本文摘自:http://jnotnull.iteye.com/blog/275327
目标:创建一个具有高度可移植的,定时创建索引的站内搜索。
途径:dic和index都放到程序中去。
准备:
1 Lucene
Lucene Java(以下简称Lucene)目前可用版本是2.4.0,关于Lucene的详细信息请查看http://lucene.apache.org/java/docs/index.html。
2 Paoding
Qieqie同学的伟大作品、优秀的Lucene中文分词组件,目前的版本为paoding-analysis-2.0.4-beta,对应的Lucene的版本为2.2。关于Paoding的具体信息请查看http://code.google.com/p/paoding/。

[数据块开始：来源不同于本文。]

job 2232:
## ixu_mc_pipe
module ixu_mc_pipe (
    input  wire         core_clock_i,
    input  wire         core_flush_i,
    input  wire  [17:0] data_i,
    input  wire         valid_i,
    output logic        busy_o,
    output wire  [ 5:0] rs1_o,
    output wire  [ 5:0] rs2_o,
    input  wire  [31:0] rs1_data_i,
    input  wire  [31:0] rs2_data_i,
    output wire  [ 4:0] rob_o,
    input  wire  [ 6:0] opcode_i,
    input  wire  [ 6:0] ins_type,
    input  wire         imm_i,
    input  wire  [31:0] immediate_i,
    input  wire  [ 5:0] dest_i,
    output logic [ 5:0] wakeup_dest,
    output logic        wakeup_valid,
    output logic [ 5:0] l_wakeup_dest,
    output logic        l_wakeup_valid,
    output logic [ 5:0] ixu_mc_ex_dest,
    output logic [31:0] ixu_mc_ex_data,
    output logic        ixu_mc_ex_valid,
    output logic [ 5:0] ixu_mc_wb_dest,
    output logic [31:0] ixu_mc_wb_data,
    output logic        ixu_mc_wb_valid,
    output wire  [ 4:0] pmu_ins_id_o,
    output wire         pmu_ins_valid_o
);
==> flow/config.mk <==
export PLATFORM = sky130hd
export DESIGN_NAME = ixu_mc_pipe
export DESIGN_NICKNAME = ixu_mc_pipe
export VERILOG_FILES = /design/flow/design.v
export SDC_FILE = /design/flow/constraint.sdc
export NUM_CORES = 4
export LEC_CHECK = 0
export CAP_MARGIN = 20
export CORE_MARGIN = 2
export CORE_UTILIZATION = 70
export CTS_CLUSTER_SIZE = 37
export SETUP_SLACK_MARGIN = -0.57
export SLEW_MARGIN = 20
==> flow/constraint.sdc <==
create_clock -name core_clock -period 7.18 [get_ports {core_clock_i}]
set_input_delay 1.4360 -clock core_clock [delete_from_list [all_inputs] [get_ports {core_clock_i}]]
set_output_delay 1.4360 -clock core_clock [all_outputs]
set_load 0.01 [all_outputs]
run.sh (not shown) runs the stock make flow with config.mk's settings and CLKGATE_MAP_FILE=.
Status: job 2232 FAILED at 5_1_grt (tool error)
Relative to job 2232, the following input files were edited for job 975:
Settings: SETUP_SLACK_MARGIN now -0.56, was -0.57; CORE_UTILIZATION now 69, was 70.
==> comparison <==
Job 975 completed end to end; final checks failed (setup timing). The die of job 975 is larger than the one used in job 2232. Compared job 975 vs job 2232, and post-place setup slack is down in job 975. Die extent in y delta for job 975 relative to job 2232: 0.71% higher. Job 975 vs. job 2232: number of buffers inserted by post-CTS setup repair went up by 22.
Here is what was changed in the inputs of job 1250 compared with job 975.
Settings: SETUP_SLACK_MARGIN now 0.4, was -0.56; CORE_UTILIZATION now 70, was 69; the clock period (ns, I/O delays scaled along) now 7.38, was 7.18.
- Job 1250 | ERROR | 5_1_grt
- Job 1250 -> job 975: synthesized cell count delta 0, exact match
- Number of levels in the clock H-tree: job 975 vs job 1250 identical
- Job 1250 ended with less total core area than job 975.
- Job 975 has a lower floorplan-stage core utilization than job 1250.
- Number of gates resized after cts is higher on job 1250
- Looking at job 1250 and job 975, the post-synth design cell area is a wash.
- [compare] base=job 975 new=job 1250: post-DP HPWL went up by about 3.7%, cell area after placement was more or less identical, weighted congestion at the end of routability-driven global placement went down by about 1.6%, die footprint went down by 1300 um^2.
Changes in job 1791 relative to job 1250:
Settings: a change of CTS_CLUSTER_SIZE from 37 to 96; a change of CORE_UTILIZATION from 70 to 62; a change of the clock period (ns, I/O delays scaled along) from 7.38 to 6.93.
### Flow results
Job 1791 ran in full, but the layout does not pass; the checks complain about setup timing.
The setup fix buffers added after clock tree synthesis number comes out higher for job 1250 vs job 1791.
Re die area: job 1791 is 13% up on job 1250.
On global placer's final weighted congestion, the higher figure sits with job 1250, not job 1791.
Per the comparison of job 1791 with job 1250, compound-gate portion of the synthesized area held steady, placed wire-length estimate shrank by 1100 um.
Looking at area of the core, job 1791 sits about 13% above job 1250.
Comparing job 1791 and job 1250, the lower number of clock buffers inserted by TritonCTS is on job 1250.
Comparing the two runs side by side, job 1791 comes out ahead of job 1250 on worst setup timing slack at the placement stage.
The following lists how job 2013 was set up differently from job 1791:
Settings: a change of CORE_UTILIZATION from 62 to 40; a deleted CTS_CLUSTER_SIZE that had been 96; a change of the clock period (ns, I/O delays scaled along) from 6.93 to 8.63.
==> comparison <==
Having completed the whole flow, job 2013 delivered a layout that passed the timing, design-rule and antenna checks. Taking job 2013 as 1.0, job 1791 lands at 1.05 on post-layout instance area.


ixu_mc_pipe again, from the RTL that the note above started with.
==> flow/config.mk <==
export PLATFORM = sky130hd
export DESIGN_NAME = ixu_mc_pipe
export DESIGN_NICKNAME = ixu_mc_pipe
export VERILOG_FILES = /design/flow/design.v
export SDC_FILE = /design/flow/constraint.sdc
export NUM_CORES = 4
export LEC_CHECK = 0
export ABC_AREA = 0
export CAP_MARGIN = 30
export CELL_PAD_IN_SITES_DETAIL_PLACEMENT = 2
export CELL_PAD_IN_SITES_GLOBAL_PLACEMENT = 2
export CORE_ASPECT_RATIO = 0.96
export CORE_MARGIN = 7
export CORE_UTILIZATION = 39
export CTS_CLUSTER_SIZE = 98
export GPL_TIMING_DRIVEN = 0
export HOLD_SLACK_MARGIN = 0.29
export MIN_ROUTING_LAYER = met2
export PLACE_DENSITY_LB_ADDON = 0.24
export SETUP_SLACK_MARGIN = 1.29
export SLEW_MARGIN = 25
export TNS_END_PERCENT = 90
==> flow/constraint.sdc <==
create_clock -name core_clock -period 9.35 [get_ports {core_clock_i}]
set_input_delay 1.8700 -clock core_clock [delete_from_list [all_inputs] [get_ports {core_clock_i}]]
set_output_delay 1.8700 -clock core_clock [all_outputs]
set_load 0.01 [all_outputs]
The starting point died in 5_1_grt.
Change:
--- a/flow/config.mk
+++ b/flow/config.mk
@@ -14 +14,2 @@
-export CORE_UTILIZATION = 39
+export CORE_UTILIZATION = 56
+export CTS_CLUSTER_DIAMETER = 343
@@ -15,0 +17 @@
+export GPL_ROUTABILITY_DRIVEN = 0
Now the flow aborted during 3_3_place_gp.
Die size goes down by 29%.
Synthesized cell count is unchanged.
Synthesized area does not change.
Change:
==> flow/config.mk (replaced) <==
export PLATFORM = sky130hd
export DESIGN_NAME = ixu_mc_pipe
export DESIGN_NICKNAME = ixu_mc_pipe
export VERILOG_FILES = /design/flow/design.v
export SDC_FILE = /design/flow/constraint.sdc
export NUM_CORES = 4
export LEC_CHECK = 0
export ABC_AREA = 1
export CAP_MARGIN = 20
export CELL_PAD_IN_SITES_DETAIL_PLACEMENT = 2
export CORE_MARGIN = 2
export CORE_UTILIZATION = 16
export CTS_CLUSTER_SIZE = 98
export GPL_TIMING_DRIVEN = 0
export PLACE_DENSITY_LB_ADDON = 0.24
export SETUP_SLACK_MARGIN = 1.29
export SLEW_MARGIN = 25
==> flow/constraint.sdc (replaced) <==
create_clock -name core_clock -period 4.94 [get_ports {core_clock_i}]
set_input_delay 0.9880 -clock core_clock [delete_from_list [all_inputs] [get_ports {core_clock_i}]]
set_output_delay 0.9880 -clock core_clock [all_outputs]
set_load 0.01 [all_outputs]
After rerunning: This time the run finished with setup timing left. Synthesized cell count went up by about a fifth. Synthesized area went up by a few percent. Die area went up to 3.4 times its value.
Change:
--- a/flow/config.mk
+++ b/flow/config.mk
@@ -8 +8 @@
-export ABC_AREA = 1
+export ABC_AREA = 0
@@ -10 +10 @@
-export CELL_PAD_IN_SITES_DETAIL_PLACEMENT = 2
+export CELL_PAD_IN_SITES_DETAIL_PLACEMENT = 0
@@ -12,3 +12,2 @@
-export CORE_UTILIZATION = 16
-export CTS_CLUSTER_SIZE = 98
-export GPL_TIMING_DRIVEN = 0
+export CORE_UTILIZATION = 70
+export CTS_CLUSTER_SIZE = 14
@@ -17 +16 @@
-export SLEW_MARGIN = 25
+export SLEW_MARGIN = 20
==> flow/constraint.sdc (replaced) <==
create_clock -name core_clock -period 3.74 [get_ports {core_clock_i}]
set_input_delay 0.7480 -clock core_clock [delete_from_list [all_inputs] [get_ports {core_clock_i}]]
set_output_delay 0.7480 -clock core_clock [all_outputs]
set_load 0.01 [all_outputs]
This time the run ended with an error in 5_1_grt, error GRT-0116.
Synthesized cell count fell by 17%.
Area after synthesis fell by 4.8%.
Die area fell by 78%.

3 下载最新的paoding-analysis-2.0.4-beta版本(里面包含了lucene-core-2.2.0.jar, lucene-analyzers-2.2.0.jar,lucene-highlighter-2.2.0.jar, junit.jar, commons-logging.jar)。
开始工作:
1 试运行
打开下载包中的examples文件夹,运行一下吧(注意一下编码)。
2 集成到SSH2系统中去 (系统结构Action->service->dao)
1) 由于SSH2系统是web系统,因此在配置Paoding上就有可能和第一步有些不同。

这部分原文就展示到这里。